Chris heard him out, everything he had to say, while they drove back toward town. About an injury that Rudy had suffered as a kid, bad enough that it might still show up in a forensic exam, if someone knew to look for it. Also about a phone Rudy’s sister had kept full of mysterious phone numbers and one not so mysterious at all, possibly Duane Dupree’s. Chris thought there was even more the boy wasn’t telling him, didn’t feel yet he could tell him, but he’d heard enough.

“What do you think? Will you help?” Caleb asked, and Chris said he didn’t know, needed time to think. Not much different from what he’d told Garrison. He planned to drop Caleb about a mile short of his truck. Caleb knew a place and guided him there, behind the Dollar General store. After they stopped, Caleb held on to the door handle like he was holding on for dear life, and maybe he was. “Thanks for listening and not shooting me back there at school.” Caleb had
seen the gun after all. “After this thing with Rudy Ray is over, I hope you’ll help me.”

“With what?” Chris asked.

“Finding my mom. She didn’t leave Murfee any more than Amé’s brother did. She’s still here somewhere.”

Chris raised his hands. “Caleb, I . . .”

Caleb stopped him. “Look, I know you don’t believe me, not yet, but when you prove it was Rudy Ray at Indian Bluffs, you will.” Caleb got out and stood beside the truck, alone in the dark, lost in it. “You know that place in Artesia where my father took Ms. Hart? He took my mom there too, all the time, and his second wife, Nellie, because I’ve heard him say it. Hell, probably Vickie as well. It’s been there forever, just like him. They’ve all gone there, and now they’re all gone.”

“Jesus, Caleb, you don’t really believe your father killed your mother, do you?

Caleb worked hard at the words, as if he had never practiced them, never really imagined saying them out loud to another person. “I
know
he killed her.”

Before Chris could say anything else, his phone rang. He checked it, glanced at Caleb, who didn’t miss his look.

Caleb’s eyes were wide, nervous. “What? Who is it?”
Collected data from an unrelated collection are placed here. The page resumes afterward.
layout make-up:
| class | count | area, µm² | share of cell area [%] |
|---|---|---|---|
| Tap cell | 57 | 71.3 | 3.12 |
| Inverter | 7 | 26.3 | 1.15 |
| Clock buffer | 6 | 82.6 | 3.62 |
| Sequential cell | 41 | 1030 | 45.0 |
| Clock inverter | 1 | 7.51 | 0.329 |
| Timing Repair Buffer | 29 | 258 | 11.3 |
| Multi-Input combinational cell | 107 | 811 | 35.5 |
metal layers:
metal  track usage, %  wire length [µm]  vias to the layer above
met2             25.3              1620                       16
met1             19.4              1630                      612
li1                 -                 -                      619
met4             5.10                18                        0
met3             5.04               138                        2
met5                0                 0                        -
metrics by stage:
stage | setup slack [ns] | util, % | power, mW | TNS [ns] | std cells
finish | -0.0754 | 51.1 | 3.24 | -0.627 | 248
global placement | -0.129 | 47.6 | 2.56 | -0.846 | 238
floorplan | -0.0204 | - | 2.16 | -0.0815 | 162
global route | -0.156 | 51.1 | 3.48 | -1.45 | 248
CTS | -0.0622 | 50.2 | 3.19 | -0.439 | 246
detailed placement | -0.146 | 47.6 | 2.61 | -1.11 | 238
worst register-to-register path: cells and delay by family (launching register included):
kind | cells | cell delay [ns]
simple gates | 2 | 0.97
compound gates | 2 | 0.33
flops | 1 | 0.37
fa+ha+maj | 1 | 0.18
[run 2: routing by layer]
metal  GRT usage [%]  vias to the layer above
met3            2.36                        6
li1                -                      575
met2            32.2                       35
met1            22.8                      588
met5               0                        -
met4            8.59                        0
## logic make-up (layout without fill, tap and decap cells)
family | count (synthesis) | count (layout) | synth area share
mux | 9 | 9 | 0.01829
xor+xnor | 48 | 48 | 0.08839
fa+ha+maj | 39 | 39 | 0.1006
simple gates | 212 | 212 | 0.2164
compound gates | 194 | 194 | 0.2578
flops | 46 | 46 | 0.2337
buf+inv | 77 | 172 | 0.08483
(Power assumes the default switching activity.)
## src/rtl/alu_sequencer_pkg.sv

```systemverilog
// Shared opcode/state encodings and helpers for the ALU sequencer slice.
package alu_sequencer_pkg;

    localparam int NUM_UNITS = 4;
    localparam int RES_W_DEF = 6;

    typedef enum logic [1:0] {
        OP_SUMA  = 2'b00,
        OP_RESTA = 2'b01,
        OP_MULT  = 2'b10,
        OP_DIV   = 2'b11
    } op_e;

    typedef enum logic [1:0] {
        S_IDLE   = 2'b00,
        S_LAUNCH = 2'b01,
        S_WAIT   = 2'b10,
        S_DONE   = 2'b11
    } state_e;

    function automatic logic [NUM_UNITS-1:0] op_onehot(input op_e op);
        return NUM_UNITS'(1) << op;
    endfunction

endpackage

```

## src/rtl/alu_sequencer_if.sv

```systemverilog
// Bus between the sequencer and the four arithmetic units.
interface alu_sequencer_if
    import alu_sequencer_pkg::*;
#(
    parameter int OPW = 3
);
    logic [OPW-1:0]       op_a;
    logic [OPW-1:0]       op_b;
    logic [NUM_UNITS-1:0] init;
    logic [NUM_UNITS-1:0] done;
    logic [3:0]           res_sum;
    logic [3:0]           res_resta;
    logic [2*OPW-1:0]     res_mult;
    logic [3:0]           res_div;

    modport master (
        output op_a, op_b, init,
        input  done, res_sum, res_resta, res_mult, res_div
    );

    modport slave (
        input  op_a, op_b, init,
        output done, res_sum, res_resta, res_mult, res_div
    );
endinterface

```

## src/rtl/alu_sequencer_edge_rise.sv

```systemverilog
// Registered rising-edge detector; pulse is high in the cycle the input first reads high.
module edge_rise (
    input  logic clk,
    input  logic rst,
    input  logic d_i,
    output logic pulse_o
);
    logic d_q;

    always_ff @(posedge clk or posedge rst) begin
        if (rst) d_q <= 1'b0;
        else     d_q <= d_i;
    end

    assign pulse_o = d_i & ~d_q;
endmodule

```

## src/rtl/alu_sequencer.sv

```systemverilog
// Control FSM for the ALU datapath: latch operands, pulse one unit's init,
// wait for its done (or time out), then hold the captured result.
module alu_sequencer
    import alu_sequencer_pkg::*;
#(
    parameter int             OPW       = 3,
    parameter int             RES_W     = RES_W_DEF,
    parameter int             TIMEOUT   = 64,
    parameter logic [NUM_UNITS-1:0] COMB_MASK = 4'b0011
) (
    input  logic             clk,
    input  logic             rst,
    input  logic             start_i,
    input  logic [1:0]       opcode_i,
    input  logic [OPW-1:0]   a_in_i,
    input  logic [OPW-1:0]   b_in_i,
    alu_sequencer_if.master  unit,
    output logic [RES_W-1:0] result_o,
    output logic             result_valid_o,
    output logic             busy_o,
    output logic             err_o
);
    localparam int CNT_W = (TIMEOUT > 2) ? $clog2(TIMEOUT) : 1;

    state_e           state_q, state_d;
    op_e              op_sel_q, op_sel_d;
    logic [OPW-1:0]   op_a_q, op_a_d;
    logic [OPW-1:0]   op_b_q, op_b_d;
    logic [CNT_W-1:0] cnt_q, cnt_d;
    logic [RES_W-1:0] result_q, result_d;
    logic             valid_q, valid_d;
    logic             err_q, err_d;
    logic             start_pulse;
    logic             complete;
    logic [RES_W-1:0] sel_res;

    edge_rise u_start_edge (
        .clk     (clk),
        .rst     (rst),
        .d_i     (start_i),
        .pulse_o (start_pulse)
    );

    always_ff @(posedge clk or posedge rst) begin
        if (rst) begin
            state_q  <= S_IDLE;
            op_sel_q <= OP_SUMA;
            op_a_q   <= '0;
            op_b_q   <= '0;
            cnt_q    <= '0;
            result_q <= '0;
            valid_q  <= 1'b0;
            err_q    <= 1'b0;
        end else begin
            state_q  <= state_d;
            op_sel_q <= op_sel_d;
            op_a_q   <= op_a_d;
            op_b_q   <= op_b_d;
            cnt_q    <= cnt_d;
            result_q <= result_d;
            valid_q  <= valid_d;
            err_q    <= err_d;
        end
    end

    // Narrower unit results are zero-extended into the held result register.
    always_comb begin
        sel_res = '0;
        unique case (op_sel_q)
            OP_SUMA:  sel_res = RES_W'(unit.res_sum);
            OP_RESTA: sel_res = RES_W'(unit.res_resta);
            OP_MULT:  sel_res = RES_W'(unit.res_mult);
            OP_DIV:   sel_res = RES_W'(unit.res_div);
            default:  sel_res = '0;
        endcase
    end

    assign complete = unit.done[op_sel_q] | COMB_MASK[op_sel_q];

    always_comb begin
        state_d   = state_q;
        op_sel_d  = op_sel_q;
        op_a_d    = op_a_q;
        op_b_d    = op_b_q;
        cnt_d     = cnt_q;
        result_d  = result_q;
        valid_d   = valid_q;
        err_d     = err_q;
        unit.init = '0;
        busy_o    = 1'b0;

        unique case (state_q)
            S_IDLE, S_DONE: begin
                if (start_pulse) begin
                    op_sel_d = op_e'(opcode_i);
                    op_a_d   = a_in_i;
                    op_b_d   = b_in_i;
                    valid_d  = 1'b0;
                    err_d    = 1'b0;
                    state_d  = S_LAUNCH;
                end
            end
            S_LAUNCH: begin
                unit.init = op_onehot(op_sel_q);
                busy_o    = 1'b1;
                cnt_d     = '0;
                state_d   = S_WAIT;
            end
            S_WAIT: begin
                busy_o = 1'b1;
                // A completing unit beats a timeout landing on the same cycle.
                if (complete) begin
                    result_d = sel_res;
                    valid_d  = 1'b1;
                    state_d  = S_DONE;
                end else if (cnt_q == CNT_W'(TIMEOUT - 1)) begin
                    err_d    = 1'b1;
                    result_d = '0;
                    valid_d  = 1'b0;
                    state_d  = S_DONE;
                end else begin
                    cnt_d = cnt_q + 1'b1;
                end
            end
            default: state_d = S_IDLE;
        endcase
    end

    assign unit.op_a      = op_a_q;
    assign unit.op_b      = op_b_q;
    assign result_o       = result_q;
    assign result_valid_o = valid_q;
    assign err_o          = err_q;
endmodule

```

## src/flat_wrapper.sv

```systemverilog
// flat-port wrapper written by rule: the top's interface ports become plain ports
module alu_sequencer_flat import alu_sequencer_pkg::*;
#(
    parameter int             OPW       = 3,
    parameter int             RES_W     = RES_W_DEF,
    parameter int             TIMEOUT   = 64,
    parameter logic [NUM_UNITS-1:0] COMB_MASK = 4'b0011
)
  (clk, rst, start_i, opcode_i, a_in_i, b_in_i, result_o, result_valid_o, busy_o, err_o, unit_op_a, unit_op_b, unit_init, unit_done, unit_res_sum, unit_res_resta, unit_res_mult, unit_res_div);
  alu_sequencer_if #(.OPW(OPW)) unit_i ();
  input  logic clk;
  input  logic rst;
  input  logic start_i;
  input  logic [1:0] opcode_i;
  input  logic [OPW-1:0] a_in_i;
  input  logic [OPW-1:0] b_in_i;
  output logic [RES_W-1:0] result_o;
  output logic result_valid_o;
  output logic busy_o;
  output logic err_o;
  output wire logic [$bits(unit_i.op_a)-1:0] unit_op_a;
  output wire logic [$bits(unit_i.op_b)-1:0] unit_op_b;
  output wire logic [$bits(unit_i.init)-1:0] unit_init;
  input wire logic [$bits(unit_i.done)-1:0] unit_done;
  input wire logic [$bits(unit_i.res_sum)-1:0] unit_res_sum;
  input wire logic [$bits(unit_i.res_resta)-1:0] unit_res_resta;
  input wire logic [$bits(unit_i.res_mult)-1:0] unit_res_mult;
  input wire logic [$bits(unit_i.res_div)-1:0] unit_res_div;
  assign unit_op_a = unit_i.op_a;
  assign unit_op_b = unit_i.op_b;
  assign unit_init = unit_i.init;
  assign unit_i.done = unit_done;
  assign unit_i.res_sum = unit_res_sum;
  assign unit_i.res_resta = unit_res_resta;
  assign unit_i.res_mult = unit_res_mult;
  assign unit_i.res_div = unit_res_div;
  alu_sequencer #(.OPW(OPW), .RES_W(RES_W), .TIMEOUT(TIMEOUT), .COMB_MASK(COMB_MASK)) u_core (.clk(clk), .rst(rst), .start_i(start_i), .opcode_i(opcode_i), .a_in_i(a_in_i), .b_in_i(b_in_i), .unit(unit_i), .result_o(result_o), .result_valid_o(result_valid_o), .busy_o(busy_o), .err_o(err_o));
endmodule
```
Chris held on to the phone, ready to answer. “Get on out of here, get going now. It’s the sheriff . . . your father.”

15

MELISSA

S
he was surprised when he came into Earlys. Whiskey Myers was playing on the radio, a band they both once liked, a long time ago. Chris was slow getting to the bar, stopping to say hello to a few of the regulars. Seeing him like this, she noticed he’d dropped a few pounds, not much, but his uniform didn’t seem as strained, as uncomfortable. He hadn’t shaved in a couple of days, so maybe he was trying to grow out a beard or a goatee. He had a goatee in
ESPN The Magazine
. That had been a great picture, a photo that made him look even taller and stronger than in real life. It’d been snapped mid-throw, his arm braided, taut. The football was still resting on his fingers, aiming upward, surrounded by the glow of stadium lights. If she hadn’t seen it in person, she never would have believed it was real.

“Hey,” he said, sitting on the same stool Duane Dupree had occupied a week before.
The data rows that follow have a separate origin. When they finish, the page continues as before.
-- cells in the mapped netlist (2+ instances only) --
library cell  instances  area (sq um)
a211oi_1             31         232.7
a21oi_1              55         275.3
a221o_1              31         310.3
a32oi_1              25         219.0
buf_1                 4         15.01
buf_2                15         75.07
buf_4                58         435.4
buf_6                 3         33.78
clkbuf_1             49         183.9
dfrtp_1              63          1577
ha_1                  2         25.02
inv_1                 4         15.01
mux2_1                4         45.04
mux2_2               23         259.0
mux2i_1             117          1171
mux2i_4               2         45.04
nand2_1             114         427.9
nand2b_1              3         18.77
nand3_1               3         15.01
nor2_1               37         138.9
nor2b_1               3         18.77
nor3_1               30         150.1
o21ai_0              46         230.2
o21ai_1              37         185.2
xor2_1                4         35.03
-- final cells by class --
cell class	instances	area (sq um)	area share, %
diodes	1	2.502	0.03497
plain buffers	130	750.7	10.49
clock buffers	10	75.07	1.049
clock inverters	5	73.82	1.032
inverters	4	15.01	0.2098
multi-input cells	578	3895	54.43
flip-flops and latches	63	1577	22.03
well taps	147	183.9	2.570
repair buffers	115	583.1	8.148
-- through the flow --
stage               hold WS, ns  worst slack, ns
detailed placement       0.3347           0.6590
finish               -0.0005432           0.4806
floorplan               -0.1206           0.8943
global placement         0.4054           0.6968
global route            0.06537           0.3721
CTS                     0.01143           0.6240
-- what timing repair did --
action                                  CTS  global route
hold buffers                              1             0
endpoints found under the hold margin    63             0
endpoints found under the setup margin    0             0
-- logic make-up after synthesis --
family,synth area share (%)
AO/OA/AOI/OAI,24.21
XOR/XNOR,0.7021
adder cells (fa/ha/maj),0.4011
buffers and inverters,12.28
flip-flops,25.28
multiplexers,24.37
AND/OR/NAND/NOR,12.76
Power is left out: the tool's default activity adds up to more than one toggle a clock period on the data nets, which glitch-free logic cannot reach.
**config.mk**
```make
export PLATFORM = sky130hd
export DESIGN_NAME = mem_arbiter
export DESIGN_NICKNAME = d
export VERILOG_FILES = /design/src/rtl/mem_arb_pkg.sv /design/src/rtl/mem_arb_grant.sv /design/src/rtl/mem_arbiter.sv
export SDC_FILE = /design/constraint.sdc
export NUM_CORES = 1
export LEC_CHECK = 0
export ABC_AREA = 1
export BUFFER_PORTS_ARGS = -buffer_cell sky130_fd_sc_hd__buf_2
export CAP_MARGIN = 20
export CORE_AREA = 2 2 112 114
export CTS_CLUSTER_DIAMETER = 60
export CTS_CLUSTER_SIZE = 24
export DETAILED_ROUTE_END_ITERATION = 10
export DIE_AREA = 0 0 114 116
export PLACE_DENSITY = 0.76
export SLEW_MARGIN = 15
export SYNTH_ARGS = -nofsm -noshare
export SYNTH_HDL_FRONTEND = slang
export SYNTH_SLANG_ARGS = --single-unit
```
**constraint.sdc**
```tcl
create_clock -name clock -period 3.9 [get_ports clock]
set_clock_uncertainty 0.05 [all_clocks]
set_input_delay 0 -clock clock [delete_from_list [all_inputs] [get_ports clock]]
set_output_delay 0 -clock clock [all_outputs]
set_load 0.01 [all_outputs]
```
“Hey, yourself. What brings you in here?”

“Was out by the school . . . a false alarm. Thought I would drop in and see how it’s going.”

“Paradise, absolute paradise.” It came out harder, had an edge she didn’t really mean. She didn’t want to fight with him, not here. “You want something?”

“Coffee if it’s made up. It’s damn cold, and not even Thanksgiving.”

She searched for a mug—always a pot brewing behind the bar to help the regulars sober up. Some came in just for the coffee and talk. She put the mug in front of him. He got lost in it, staring into the rising steam. She left him there and checked on the real drinkers.

He sat for a while, talking to her whenever she had a free moment. Small stuff, nothing important. She had a mug of her own tucked beneath the counter, but with him right there, she let it be. If he had something particular on his mind, he didn’t share it; just sipped his cup of coffee, and then another. He told stories about his parents, his time in high school and other things; thoughts, disconnected, all random. He asked her about her work before drifting sideways into silence. His handheld radio rested on the scarred wood next to his cellphone, in case Miss Maisie called him out, but it stayed quiet. He never once looked at the cell or checked it. If his eyes weren’t in his coffee, they were on her. She had no idea what he was seeing.

If he’d ever just opened the door a bit, said, “Hey, it’s funny but I think I stopped those two agents,” she would have said, “I know,” finally admitting to searching his things and willing to suffer whatever anger or disappointment came with it; how she’d watched the video and told Dupree about it. But he never did. He finally got up to leave, fumbling in his pockets for a few bills, even though Earlys
always gave out coffee for free. She could tell he was going to wave goodbye, slip out the door, but she came over, pushed the money back across to him.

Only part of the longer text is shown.